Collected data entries

· · · · ·

==> src/rtl/int_to_fp_seq.sv <==
// Iterative unsigned (optionally signed) integer to IEEE-754 single converter with optional x/(2^IN_W-1) normalisation.
// Optional feature macro: INT2FP_SIGNED_EN (two's complement input, sign carried to fp_out[31]).
module int_to_fp_seq #(
  parameter int unsigned IN_W = 8
) (
  input  logic            clk,
  input  logic            arst,
  input  logic            in_valid,
  output logic            in_ready,
  input  logic [IN_W-1:0] int_in,
  input  logic            norm_in,
  output logic            out_valid,
  input  logic            out_ready,
  output logic [31:0]     fp_out
);

  localparam int unsigned TERMS = (32 + IN_W - 1) / IN_W;
  localparam int unsigned ACC_W = 33;
  localparam int unsigned LZ_W  = 5;
  localparam int unsigned E_W   = 8;
  localparam int unsigned CNT_W = $clog2(TERMS + 1);
  localparam int unsigned ALIGN = 32 - IN_W;

  localparam logic [2:0] S_IDLE  = 3'd0;
  localparam logic [2:0] S_SHIFT = 3'd1;
  localparam logic [2:0] S_ACC   = 3'd2;
  localparam logic [2:0] S_ROUND = 3'd3;
  localparam logic [2:0] S_OUT   = 3'd4;

  logic [2:0]       state_q, state_d;
  logic [IN_W-1:0]  m_q, m_d;
  logic [LZ_W-1:0]  lz_q, lz_d;
  logic             norm_q, norm_d;
  logic             sign_q, sign_d;
  logic             zero_q, zero_d;
  logic [ACC_W-1:0] acc_q, acc_d;
  logic [ACC_W-1:0] term_q, term_d;
  logic [CNT_W-1:0] cnt_q, cnt_d;
  logic [31:0]      fp_q, fp_d;
  logic             in_ready_q, in_ready_d;
  logic             out_valid_q, out_valid_d;

  logic             sign_c;
  logic [IN_W-1:0]  mag_c;
  logic [ACC_W-1:0] m_aligned_c;
  logic             ovf_c, guard_c, sticky_c, rnd_up_c;
  logic [22:0]      mant_src_c;
  logic [23:0]      rnd_mant_c;
  logic [E_W-1:0]   exp_base_c, rnd_exp_c;

  assign in_ready  = in_ready_q;
  assign out_valid = out_valid_q;
  assign fp_out    = fp_q;

  // Magnitude and sign are resolved at capture so the datapath stays unsigned.
`ifdef INT2FP_SIGNED_EN
  assign sign_c = int_in[IN_W-1];
  assign mag_c  = sign_c ? (IN_W'(~int_in) + IN_W'(1)) : int_in;
`else
  assign sign_c = 1'b0;
  assign mag_c  = int_in;
`endif

  assign m_aligned_c = ACC_W'(m_q) << ALIGN;

  // RNE rounding of the Q2.31 accumulator; norm mode always has a nonzero dropped tail.
  always_comb begin
    ovf_c      = acc_q[32];
    mant_src_c = ovf_c ? acc_q[31:9] : acc_q[30:8];
    guard_c    = ovf_c ? acc_q[8] : acc_q[7];
    sticky_c   = (ovf_c ? (|acc_q[7:1]) : (|acc_q[6:0])) | norm_q;
    rnd_up_c   = guard_c & (sticky_c | mant_src_c[0]);
    rnd_mant_c = {1'b0, mant_src_c} + 24'(rnd_up_c);
    exp_base_c = norm_q ? E_W'(126) : E_W'(126 + IN_W);
    rnd_exp_c  = exp_base_c - E_W'(lz_q) + E_W'(ovf_c) + E_W'(rnd_mant_c[23]);
  end

  always_comb begin
    state_d = state_q;
    m_d     = m_q;
    lz_d    = lz_q;
    norm_d  = norm_q;
    sign_d  = sign_q;
    zero_d  = zero_q;
    acc_d   = acc_q;
    term_d  = term_q;
    cnt_d   = cnt_q;
    fp_d    = fp_q;
    case (state_q)
      S_IDLE: begin
        if (in_valid && in_ready_q) begin
          m_d     = mag_c;
          lz_d    = '0;
          cnt_d   = '0;
          norm_d  = norm_in;
          sign_d  = sign_c;
          zero_d  = (mag_c == '0);
          // Zero words still pass through the result register stage.
          state_d = (mag_c == '0) ? S_ROUND : S_SHIFT;
        end
      end
      S_SHIFT: begin
        if (m_q[IN_W-1]) begin
          acc_d   = m_aligned_c;
          term_d  = m_aligned_c >> IN_W;
          state_d = norm_q ? S_ACC : S_ROUND;
        end else begin
          m_d  = m_q << 1;
          lz_d = lz_q + LZ_W'(1);
        end
      end
      S_ACC: begin
        acc_d  = acc_q + term_q;
        term_d = term_q >> IN_W;
        if (cnt_q == CNT_W'(TERMS - 2)) begin
          state_d = S_ROUND;
        end else begin
          cnt_d = cnt_q + CNT_W'(1);
        end
      end
      S_ROUND: begin
        fp_d    = zero_q ? 32'h0 : {sign_q, rnd_exp_c, rnd_mant_c[22:0]};
        state_d = S_OUT;
      end
      S_OUT: begin
        if (out_ready) begin
          state_d = S_IDLE;
        end
      end
      default: state_d = S_IDLE;
    endcase
    in_ready_d  = (state_d == S_IDLE);
    out_valid_d = (state_d == S_OUT);
  end

  always_ff @(posedge clk or negedge arst) begin
    if (!arst) begin
      state_q     <= S_IDLE;
      m_q         <= '0;
      lz_q        <= '0;
      norm_q      <= 1'b0;
      sign_q      <= 1'b0;
      zero_q      <= 1'b0;
      acc_q       <= '0;
      term_q      <= '0;
      cnt_q       <= '0;
      fp_q        <= '0;
      in_ready_q  <= 1'b1;
      out_valid_q <= 1'b0;
    end else begin
      state_q     <= state_d;
      m_q         <= m_d;
      lz_q        <= lz_d;
      norm_q      <= norm_d;
      sign_q      <= sign_d;
      zero_q      <= zero_d;
      acc_q       <= acc_d;
      term_q      <= term_d;
      cnt_q       <= cnt_d;
      fp_q        <= fp_d;
      in_ready_q  <= in_ready_d;
      out_valid_q <= out_valid_d;
    end
  end

endmodule
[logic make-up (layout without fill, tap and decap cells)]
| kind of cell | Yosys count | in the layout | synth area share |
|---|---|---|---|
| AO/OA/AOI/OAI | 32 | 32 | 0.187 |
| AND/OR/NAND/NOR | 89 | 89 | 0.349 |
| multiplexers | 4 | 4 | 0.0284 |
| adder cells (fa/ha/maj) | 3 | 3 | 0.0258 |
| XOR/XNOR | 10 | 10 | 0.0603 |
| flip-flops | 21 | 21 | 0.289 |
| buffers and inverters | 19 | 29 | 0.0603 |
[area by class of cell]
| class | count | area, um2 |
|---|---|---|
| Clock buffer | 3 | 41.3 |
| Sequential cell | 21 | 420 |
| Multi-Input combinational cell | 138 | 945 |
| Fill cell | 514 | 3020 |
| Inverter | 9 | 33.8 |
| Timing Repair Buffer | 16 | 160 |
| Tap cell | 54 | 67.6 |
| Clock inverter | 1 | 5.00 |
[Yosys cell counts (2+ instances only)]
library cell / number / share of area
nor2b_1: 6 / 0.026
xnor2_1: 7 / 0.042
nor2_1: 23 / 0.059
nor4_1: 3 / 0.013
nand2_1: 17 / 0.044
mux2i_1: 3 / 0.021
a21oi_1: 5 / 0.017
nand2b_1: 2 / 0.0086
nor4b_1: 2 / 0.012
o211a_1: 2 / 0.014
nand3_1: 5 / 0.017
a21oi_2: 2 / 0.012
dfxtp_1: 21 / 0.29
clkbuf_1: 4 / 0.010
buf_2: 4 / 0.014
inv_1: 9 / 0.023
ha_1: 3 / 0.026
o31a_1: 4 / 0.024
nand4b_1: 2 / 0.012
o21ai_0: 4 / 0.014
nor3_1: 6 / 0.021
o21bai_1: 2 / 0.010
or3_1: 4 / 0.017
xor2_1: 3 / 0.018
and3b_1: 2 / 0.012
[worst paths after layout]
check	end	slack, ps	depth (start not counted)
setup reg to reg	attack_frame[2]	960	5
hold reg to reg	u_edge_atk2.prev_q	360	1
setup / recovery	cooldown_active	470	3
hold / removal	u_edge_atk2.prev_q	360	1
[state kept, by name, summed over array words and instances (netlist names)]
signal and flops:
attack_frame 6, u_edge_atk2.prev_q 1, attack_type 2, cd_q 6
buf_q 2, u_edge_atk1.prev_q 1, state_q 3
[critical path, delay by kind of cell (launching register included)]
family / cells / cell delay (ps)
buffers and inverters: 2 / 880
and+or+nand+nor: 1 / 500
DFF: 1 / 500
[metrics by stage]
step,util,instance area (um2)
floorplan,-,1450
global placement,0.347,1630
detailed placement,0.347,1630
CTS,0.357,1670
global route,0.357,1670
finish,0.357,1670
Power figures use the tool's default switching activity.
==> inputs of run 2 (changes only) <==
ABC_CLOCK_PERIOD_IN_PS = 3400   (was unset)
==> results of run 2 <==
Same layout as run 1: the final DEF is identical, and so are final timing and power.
File: config.mk
export PLATFORM = sky130hd
export DESIGN_NAME = gl_fetch_decode
export DESIGN_NICKNAME = d
export VERILOG_FILES = /design/src/rtl/gl_pkg.sv /design/src/rtl/gl_fetch_stage.sv /design/src/rtl/gl_fetch_decode.sv
export SDC_FILE = /design/constraint.sdc
export NUM_CORES = 1
export LEC_CHECK = 0
export ABC_AREA = 1
export CAP_MARGIN = 20
export CORE_MARGIN = 2
export CORE_UTILIZATION = 25
export DETAILED_ROUTE_END_ITERATION = 12
export GPL_ROUTABILITY_DRIVEN = 0
export PLACE_DENSITY = 0.58
export SYNTH_ARGS = -nofsm -noshare
export SYNTH_HDL_FRONTEND = slang
export SYNTH_HIERARCHICAL = 1
export SYNTH_SLANG_ARGS = --single-unit
File: constraint.sdc
create_clock -name clk -period 3.7 [get_ports clk]
set_clock_uncertainty 0.1 [all_clocks]
set_input_delay 0.74 -clock clk [delete_from_list [all_inputs] [get_ports clk]]
set_output_delay 0.74 -clock clk [all_outputs]
set_load 0.005 [all_outputs]
--- src/rtl/fifo_push_arbiter.sv ---
// Two-producer arbiter that owns a shared FIFO write port in bursts.
// It grants round-robin on contention and respects FIFO backpressure.
module fifo_push_arbiter #(
  parameter int FIFO_WIDTH = 8,
  parameter int MAX_BURST  = 4
) (
  input  logic                  clk,
  input  logic                  reset,
  input  logic                  req0_valid,
  input  logic [FIFO_WIDTH-1:0] req0_data,
  output logic                  req0_ready,
  input  logic                  req1_valid,
  input  logic [FIFO_WIDTH-1:0] req1_data,
  output logic                  req1_ready,
  input  logic                  fifo_full,
  output logic                  fifo_push,
  output logic [FIFO_WIDTH-1:0] fifo_data_in,
  output logic                  grant_active,
  output logic                  grant_id,
  output logic [1:0]            dbg_state_o,
  output logic [3:0]            dbg_burst_cnt_o
);

  // Handshake: a word moves when reqx_valid && reqx_ready at a rising edge;
  // ready is only ever raised for the owner, and only when the FIFO is not full.
  typedef enum logic [1:0] {
    IDLE = 2'd0,
    OWN0 = 2'd1,
    OWN1 = 2'd2
  } state_t;

  localparam logic [3:0] MAX_CNT = 4'(MAX_BURST);

  state_t     state_q, state_d;
  logic [3:0] burst_cnt_q, burst_cnt_d;
  logic       grant_id_q, grant_id_d;

  logic own_valid;
  logic other_valid;
  logic limit_hit;
  logic pick1;

  always_ff @(posedge clk or posedge reset) begin
    if (reset) begin
      state_q     <= IDLE;
      burst_cnt_q <= 4'd0;
      grant_id_q  <= 1'b1;
    end else begin
      state_q     <= state_d;
      burst_cnt_q <= burst_cnt_d;
      grant_id_q  <= grant_id_d;
    end
  end

  always_comb begin
    state_d      = state_q;
    burst_cnt_d  = burst_cnt_q;
    grant_id_d   = grant_id_q;
    fifo_push    = 1'b0;
    req0_ready   = 1'b0;
    req1_ready   = 1'b0;
    fifo_data_in = '0;
    grant_active = 1'b0;
    own_valid    = 1'b0;
    other_valid  = 1'b0;
    limit_hit    = 1'b0;
    pick1        = 1'b0;

    case (state_q)
      IDLE: begin
        if (req0_valid || req1_valid) begin
          // On contention, the producer that did not own the port last wins.
          pick1       = (req0_valid && req1_valid) ? ~grant_id_q : req1_valid;
          state_d     = pick1 ? OWN1 : OWN0;
          grant_id_d  = pick1;
          burst_cnt_d = 4'd0;
        end
      end
      OWN0, OWN1: begin
        grant_active = 1'b1;
        own_valid    = (state_q == OWN0) ? req0_valid : req1_valid;
        other_valid  = (state_q == OWN0) ? req1_valid : req0_valid;
        fifo_data_in = (state_q == OWN0) ? req0_data  : req1_data;
        fifo_push    = own_valid && !fifo_full;
        req0_ready   = fifo_push && (state_q == OWN0);
        req1_ready   = fifo_push && (state_q == OWN1);
        if (fifo_push) begin
          burst_cnt_d = burst_cnt_q + 4'd1;
        end
        limit_hit = fifo_push && ((burst_cnt_q + 4'd1) == MAX_CNT);
        if (!own_valid || limit_hit) begin
          if (other_valid) begin
            state_d     = (state_q == OWN0) ? OWN1 : OWN0;
            grant_id_d  = (state_q == OWN0);
            burst_cnt_d = 4'd0;
          end else if (limit_hit) begin
            // Sole requester at its burst limit: start a fresh burst.
            burst_cnt_d = 4'd0;
          end else begin
            state_d = IDLE;
          end
        end
      end
      default: state_d = IDLE;
    endcase
  end

  assign grant_id        = grant_id_q;
  assign dbg_state_o     = state_q;
  assign dbg_burst_cnt_o = burst_cnt_q;

endmodule

--- config.mk ---
export PLATFORM = sky130hd
export DESIGN_NAME = fifo_push_arbiter
export DESIGN_NICKNAME = d
export VERILOG_FILES = /design/src/rtl/fifo_push_arbiter.sv
export SDC_FILE = /design/constraint.sdc
export NUM_CORES = 1
export LEC_CHECK = 0
export BUFFER_PORTS_ARGS = -buffer_cell sky130_fd_sc_hd__buf_4
export CAP_MARGIN = 20
export CORE_AREA = 2 2 48 50
export DETAILED_ROUTE_END_ITERATION = 6
export DIE_AREA = 0 0 50 52
export PLACE_DENSITY = 0.68
export SLEW_MARGIN = 40
export SYNTH_ARGS = -nofsm -noshare
export SYNTH_HDL_FRONTEND = slang
export SYNTH_SLANG_ARGS = --single-unit
--- constraint.sdc ---
create_clock -name clk -period 2.7 [get_ports clk]
set_input_delay 0.405 -clock clk [delete_from_list [all_inputs] [get_ports clk]]
set_output_delay 0.405 -clock clk [all_outputs]
set_load 0.03 [all_outputs]
==> results of run 1 <==
-- flip-flops by register name, summed over array words and instances (netlist names) --
register / flops
grant_id: 1
dbg_state_o: 2
dbg_burst_cnt_o: 4
-- logic make-up (layout without fill, tap and decap cells) --
kind of cell    after synthesis  in the layout  share of synthesized area (%)
simple gates                 35             35                           26.7
flops                         7              7                           22.7
xor+xnor                      1              1                           1.13
fa+ha+maj                     6              6                           9.65
mux                          14             14                           18.6
buf+inv                       8             50                           3.86
compound gates               19             19                           17.4
-- Yosys cell counts, drive strengths merged, types with 2 or more instances --
cell and number:
mux2i 10, nor2b 13, inv 5, dfrtp 6
nand2 7, a22o 2, nand4b 2, and3 3
o21ai 3, nand3b 2, mux2 4, a21oi 5
nor2 3, clkbuf 2, ha 6
-- power groups by stage --
stage               clock network, mW  registers, mW  logic [mW]
floorplan                           0          0.235       0.625
global placement                    0          0.180       0.966
detailed placement                  0          0.183       0.973
CTS                            0.0954          0.183       0.978
global route                    0.102          0.188        1.05
finish                         0.0910          0.182       0.972
-- metrics by stage --
step / utilization [%] / std cells
after detailed placement: 52.7 / 156
after CTS: 54.0 / 160
after global routing: 54.0 / 160
final: 54.0 / 160
after global placement: 52.7 / 156
after floorplan: - / 90
-- area by class of cell --
type	instances	area share [%]
multi-input cells	75	50.3
inverters	5	1.65
well taps	28	3.08
repair buffers	41	27.1
clock buffers	4	2.31
flip-flops and latches	7	15.5
-- layer usage --
layer | track usage [%] | share of wire [%] | wire length, um | vias to the layer above
li1 | - | - | - | 412
met1 | 22.6 | 45 | 949 | 379
met2 | 30.9 | 53 | 1110 | 8
met3 | 2.01 | 1.7 | 35 | 2
met4 | 5.56 | 0.38 | 8 | 0
met5 | 0 | 0 | 0 | -
-- worst paths after layout --
| path | cells after the start | to | start | slack, ns |
|---|---|---|---|---|
| max | 7 | dbg_state_o[1] | dbg_state_o[1] | 0.37 |
| min | 2 | dbg_burst_cnt_o[0] | reset | 0.09 |
| max reg2reg | 7 | dbg_state_o[1] | dbg_state_o[1] | 0.37 |
| min reg2reg | 1 | dbg_state_o[0] | dbg_state_o[0] | 0.58 |
| max in group asynchronous | 2 | grant_id | reset | 2.34 |
| min in group clk | 1 | dbg_state_o[0] | dbg_state_o[0] | 0.58 |
==> impl_summary.txt, run 1 <==
----------------------------------------------------
[Outcome]
  Status ... complete, no violations

[Placed design]
  Routability congestion estimate from global placement ... 0.783
  Post-detailed-placement cell area ... 1110 um2
  Hpwl dp ... 1.70 mm
  Port bufs ... 39
  Worst setup slack before clock tree synthesis ... 0.420 ns

[Timing]
  Final-report max-slew violation count ... 0
  Setup repair after global routing missed its margin ... false
  Worst Skew ... 0.00242 ns
  Achievable Freq ... 430 MHz
  Post-route minimum period ... 2.33 ns
  Tightest slew margin relative to the limit ... 68.9%
  Post-route clock period utilization ... 86.2%
  Transition time of the tightest slew-check pin ... 0.467 ns
  Worst Slack Setup Final ... 0.372 ns
  Fin Setup TNS ... 0 ns
  Final setup violation count ... 0
  Count of endpoints failing hold in the final timing report ... 0
  Min Hold Slack ... 0.0883 ns

[Clocking]
  CTS clock-pin slew for the worst setup and hold paths ... 0.05 ns
  CTS HTree Levels ... 1
  Clock Tree Buf Depth ... 2
  Number of buffers inserted to repair setup after CTS ... 0
  Clock tree from TritonCTS ... done
  Clock insertion delay at the later pin of the skew report ... 0.24 ns
  Root Driver ... sky130_fd_sc_hd__clkbuf_4
  Num Clock Sinks ... 7
  Hold Buf Count CTS ... 0
  Num CTS Buffers ... 3
  Post-cts gate resize count ... 0

[Setup path]
  Buffers and inverters on the worst path ... 1
  Cell-by-cell listing of the critical path ... inv_1 -> ha_1 -> mux2i_1 -> or4b_1 -> o21ai_2 -> mux2i_1 -> mux2_1
  Crit path required time ... 2.82 ns
  CP peak stage delay ... 0.51 ns
  Dominant delay contributor by cell family on the critical path ... multiplexers
  Type of origin of the critical path ... flop
  Most repeated library cell on the critical path ... sky130_fd_sc_hd__mux2i_1
  Critical Setup Path Class ... flop to flop
  Arr. time, crit path ... 2.45 ns
  Max Fanout on Critical Path ... 5
  Slowest cell on crit path ... sky130_fd_sc_hd__or4b_1
  Critical Path End Type ... flop

[Power and ir drop]
  Static power due to leakage ... 0.578 nW
  Maximum ir drop on the vdd rail ... 0.682 mV
  Switch Pwr ... 643 uW
  Part of the total power dissipated in sequential elements ... 14.6%
  Cell internal pwr ... 603 uW
  Clock network power share ... 7.3%
  Switching share of total power ... 51.6%
  Power density over the cells ... 1100 nW/um2
  Logic gate share of total power ... 78.1%
  Power Total ... 1.25 mW

[Floorplan]
  Die area ... 2600 um2
  Die height ... 52 um
  Area of the placeable core ... 2110 um2
  Die Span X ... 50 um
  Top Ports ... 40
  Placement Rows ... 17
  Initial core utilization ... 37.0%

[Final layout]
  Most frequent standard cell in the layout excluding fill and tap cells ... sky130_fd_sc_hd__buf_4
  Highest-count cells in the layout ignoring fill and taps ... sky130_fd_sc_hd__buf_4, sky130_fd_sc_hd__nor2b_1, sky130_fd_sc_hd__mux2i_1, sky130_fd_sc_hd__nand2_1
  Total area of multi-input combinational cells ... 572 um2
  Layout fillers ... 207
  Area of all placed cells without fillers ... 1140 um2
  Number of antenna diodes ... 0
  Share of cells above drive strength 1 ... 35.6%
  Area taken by flip-flops and latches ... 176 um2
  Nets ... 160
  Area Growth Syn to Fin ... 46.0%

[Synth]
  Post-synthesis area per instance ... 8.65 um2
  Fraction of post-synthesis cell area in the top cell type by area ... 19.3%
  Count of mapped cells out of synthesis ... 90
  Top cells by area, synth ... sky130_fd_sc_hd__dfrtp_1, sky130_fd_sc_hd__mux2i_1, sky130_fd_sc_hd__nor2b_1
  Cell accounting for the most synthesized area ... sky130_fd_sc_hd__dfrtp_1
  Most common flop cell mapped by yosys ... sky130_fd_sc_hd__dfrtp_1
  Number of enable-type register cells in the synthesized netlist ... 0
  Synthesized cell area ... 778 um2
  Post-synth cell types ... 35
  Warning count from the yosys run ... 0
  Yosys reg bits ... 7
  Number of nets produced by synthesis ... 117
  Fraction of the yosys area taken by sequential cells ... 22.7%
  Ys async rst share ... 100%

[Routing]
  Average detailed-routed wire length per instance ... 13.1 um
  Initial drt markers ... 7
  DRT antenna net count ... 0
  Total vias in the final route ... 801
  DRT Pass-1 Iters ... 4
  Wirelength, routed ... 2.10 mm
  Final routed DRC violation total ... 0
  Average vias per placed instance ... 5.01

[Run]
  Max-cap violations ... 0

[Hold path]
  Type of the tightest min-delay check ... input port to async pin

[Global route]
  Pin count of the biggest net entering global routing ... 20
  Global-route wire length before repair ... 3.55 mm
  GRT Residual Overflow ... 0
  Initial antenna violation count ... 0
  Via count of the first global-routing pass ... 779
  Total global-route track usage ... 17.7%

----------------------------------------------------
No activity file was read; power rests on OpenSTA's default activity.
==> run 2: changes to the inputs <==
Settings changed: CORE_AREA 2 2 48 50 to 2 2 46 48, DIE_AREA 0 0 50 52 to 0 0 48 50, PLACE_DENSITY 0.68 to 0.74, SETUP_SLACK_MARGIN set to 0.4, SKIP_LAST_GASP set to 1.
==> run 2 against run 1 <==
  * Combinational power increased by 12%
  * Worst hold slack lost 0.0013 ns
  * First-iteration DRC count up 130%
  * Sequential power about the same
  * Sequential cell count unchanged
  * Die area decreased by 7.7%
  * Power grew 9.6%
  * Global-route usage increased by 0.66 points
  * Critical path type unchanged
  * Critical endpoint unchanged
  * Largest power group unchanged
==> impl_summary.txt, run 2 (same netlist as run 1, synthesis figures left out) <==
----------------------------------------------------
[Outcome]
  Status ... complete, no violations

[Power and ir drop]
  Maximum ir drop on the vdd rail ... 0.692 mV
  Power density over the cells ... 1120 nW/um2
  Power Total ... 1.37 mW
  Static power due to leakage ... 0.602 nW

[Setup path]
  Reg-to-reg startpoint ... dbg_state_o[0]
  Critical Path End Type ... flop
  Type of origin of the critical path ... flop
  Critical Setup Path Class ... flop to flop
  Max Fanout on Critical Path ... 4
  CP startpoint ... dbg_state_o[0]
  Arr. time, crit path ... 2.36 ns
  Worst Setup EP ... dbg_state_o[1]
  Crit path required time ... 2.82 ns
  Slack of the worst reg-to-reg path ... 0.47 ns
  Worst flop-to-flop path endpoint ... dbg_state_o[1]
  Cell depth of the worst flop-to-flop path ... 6

[Timing]
  Final-report max-slew violation count ... 0
  Final setup violation count ... 0
  Count of endpoints failing hold in the final timing report ... 0
  Setup repair after global routing missed its margin ... false
  Worst Slack Setup Final ... 0.468 ns
  Achievable Freq ... 448 MHz
  Tightest slew margin relative to the limit ... 70.9%
  Post-route minimum period ... 2.23 ns
  Transition time of the tightest slew-check pin ... 0.435 ns
  Min Hold Slack ... 0.0870 ns
  Worst Skew ... 0.00305 ns
  Post-route clock period utilization ... 82.7%
  Fin Setup TNS ... 0 ns

[Placed design]
  Post-detailed-placement cell area ... 1130 um2
  Port bufs ... 39
  Worst setup slack before clock tree synthesis ... 0.428 ns
  Placed cell count ... 155
  Hpwl dp ... 1.67 mm
  Routability congestion estimate from global placement ... 0.780

[Floorplan]
  Initial core utilization ... 40.9%
  Die area ... 2400 um2
  Die Span X ... 48 um
  Top Ports ... 40
  Die height ... 50 um
  Placement Rows ... 16
  Area of the placeable core ... 1900 um2

[Global route]
  GRT Residual Overflow ... 0
  Global-route wire length before repair ... 3.29 mm
  Via count of the first global-routing pass ... 762
  Pin count of the biggest net entering global routing ... 20
  Total global-route track usage ... 18.3%
  Initial antenna violation count ... 0

[Routing]
  Average vias per placed instance ... 5.24
  Wirelength, routed ... 2.10 mm
  DRT Pass-1 Iters ... 4
  Total vias in the final route ... 843
  Final routed DRC violation total ... 0
  Average detailed-routed wire length per instance ... 13.0 um
  Initial drt markers ... 16
  DRT antenna net count ... 0

[Final layout]
  Number of flip-flops in the largest register ... 4
  Highest-count cells in the layout ignoring fill and taps ... sky130_fd_sc_hd__buf_4, sky130_fd_sc_hd__mux2i_1, sky130_fd_sc_hd__nor2b_2, sky130_fd_sc_hd__nand2_1
  Area of all placed cells without fillers ... 1220 um2
  Nets ... 162
  Share of cells above drive strength 1 ... 50.0%
  Most frequent standard cell in the layout excluding fill and tap cells ... sky130_fd_sc_hd__buf_4
  Layout fillers ... 169
  Area Growth Syn to Fin ... 57.1%
  Filler-free cell count of the finished design ... 161
  Final core utilization ... 64.3%
  Number of antenna diodes ... 0

[Clocking]
  Clock Tree Buf Depth ... 2
  Num Clock Sinks ... 7
  Root Driver ... sky130_fd_sc_hd__clkbuf_4
  Clock tree from TritonCTS ... done
  CTS clock-pin slew for the worst setup and hold paths ... 0.05 ns
  Hold Buf Count CTS ... 0
  Num CTS Buffers ... 3
  CTS HTree Levels ... 1
  Clock insertion delay at the later pin of the skew report ... 0.24 ns

[Hold path]
  Type of the tightest min-delay check ... input port to async pin

[Run]
  Max-cap violations ... 0

----------------------------------------------------
==> run 2: report_power, final <==
part / leakage [nW] / internal [mW] / total [mW] / switching (mW)
sequential: 0.0885 / 0.145 / 0.183 / 0.0387
clock: 0.0150 / 0.0561 / 0.0909 / 0.0348
combinational: 0.499 / 0.487 / 1.09 / 0.605
total: 0.602 / 0.687 / 1.37 / 0.678
==> run 2: worst min path at each step <==
stage | to | from
finish | dbg_burst_cnt_o[3] | reset
global route | dbg_burst_cnt_o[3] | reset
CTS | dbg_burst_cnt_o[3] | reset
detailed placement | dbg_burst_cnt_o[3] | reset
global placement | dbg_burst_cnt_o[1] | reset
floorplan | dbg_burst_cnt_o[0] | reset
==> run 2: metal layers <==
metal	track usage (%)	vias to the layer above	wire length, um
li1	-	418	-
met5	0	-	0
met2	30.4	12	1090
met3	2.56	2	55
met4	2.70	0	15
met1	25.1	411	940
==> run 2: what timing repair did <==
action                                 CTS  global route
endpoints found under the hold margin    0             0
gates resized for setup                  0            10
setup buffers                            0             2
setup endpoints to repair                0             5
==> run 2: critical path, cell delays in order (launching register included) <==
cell	delay [ns]
sky130_fd_sc_hd__dfrtp_2	0.43
sky130_fd_sc_hd__ha_4	0.17
sky130_fd_sc_hd__mux2i_2	0.16
sky130_fd_sc_hd__or4b_4	0.54
sky130_fd_sc_hd__o21ai_4	0.21
sky130_fd_sc_hd__mux2i_4	0.28
sky130_fd_sc_hd__mux2_4	0.32
==> run 2: final cells by class <==
cell class	instances	area [um2]	area share, %
Clock buffer	4	26.3	2.15
Timing Repair Buffer	43	323	26.4
Tap cell	27	33.8	2.76
Multi-Input combinational cell	75	642	52.5
Sequential cell	7	179	14.6
Inverter	5	18.8	1.54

· · · · ·

▸ Exercise requirements:
From the records above, extract exactly and only the lines that begin at the line with "nand2b_1: 2 / 0.0086" and stop after the line with "(start not counted)".

▸ Answer to this exercise:
nand2b_1: 2 / 0.0086
nor4b_1: 2 / 0.012
o211a_1: 2 / 0.014
nand3_1: 5 / 0.017
a21oi_2: 2 / 0.012
dfxtp_1: 21 / 0.29
clkbuf_1: 4 / 0.010
buf_2: 4 / 0.014
inv_1: 9 / 0.023
ha_1: 3 / 0.026
o31a_1: 4 / 0.024
nand4b_1: 2 / 0.012
o21ai_0: 4 / 0.014
nor3_1: 6 / 0.021
o21bai_1: 2 / 0.010
or3_1: 4 / 0.017
xor2_1: 3 / 0.018
and3b_1: 2 / 0.012
[worst paths after layout]
check	end	slack, ps	depth (start not counted)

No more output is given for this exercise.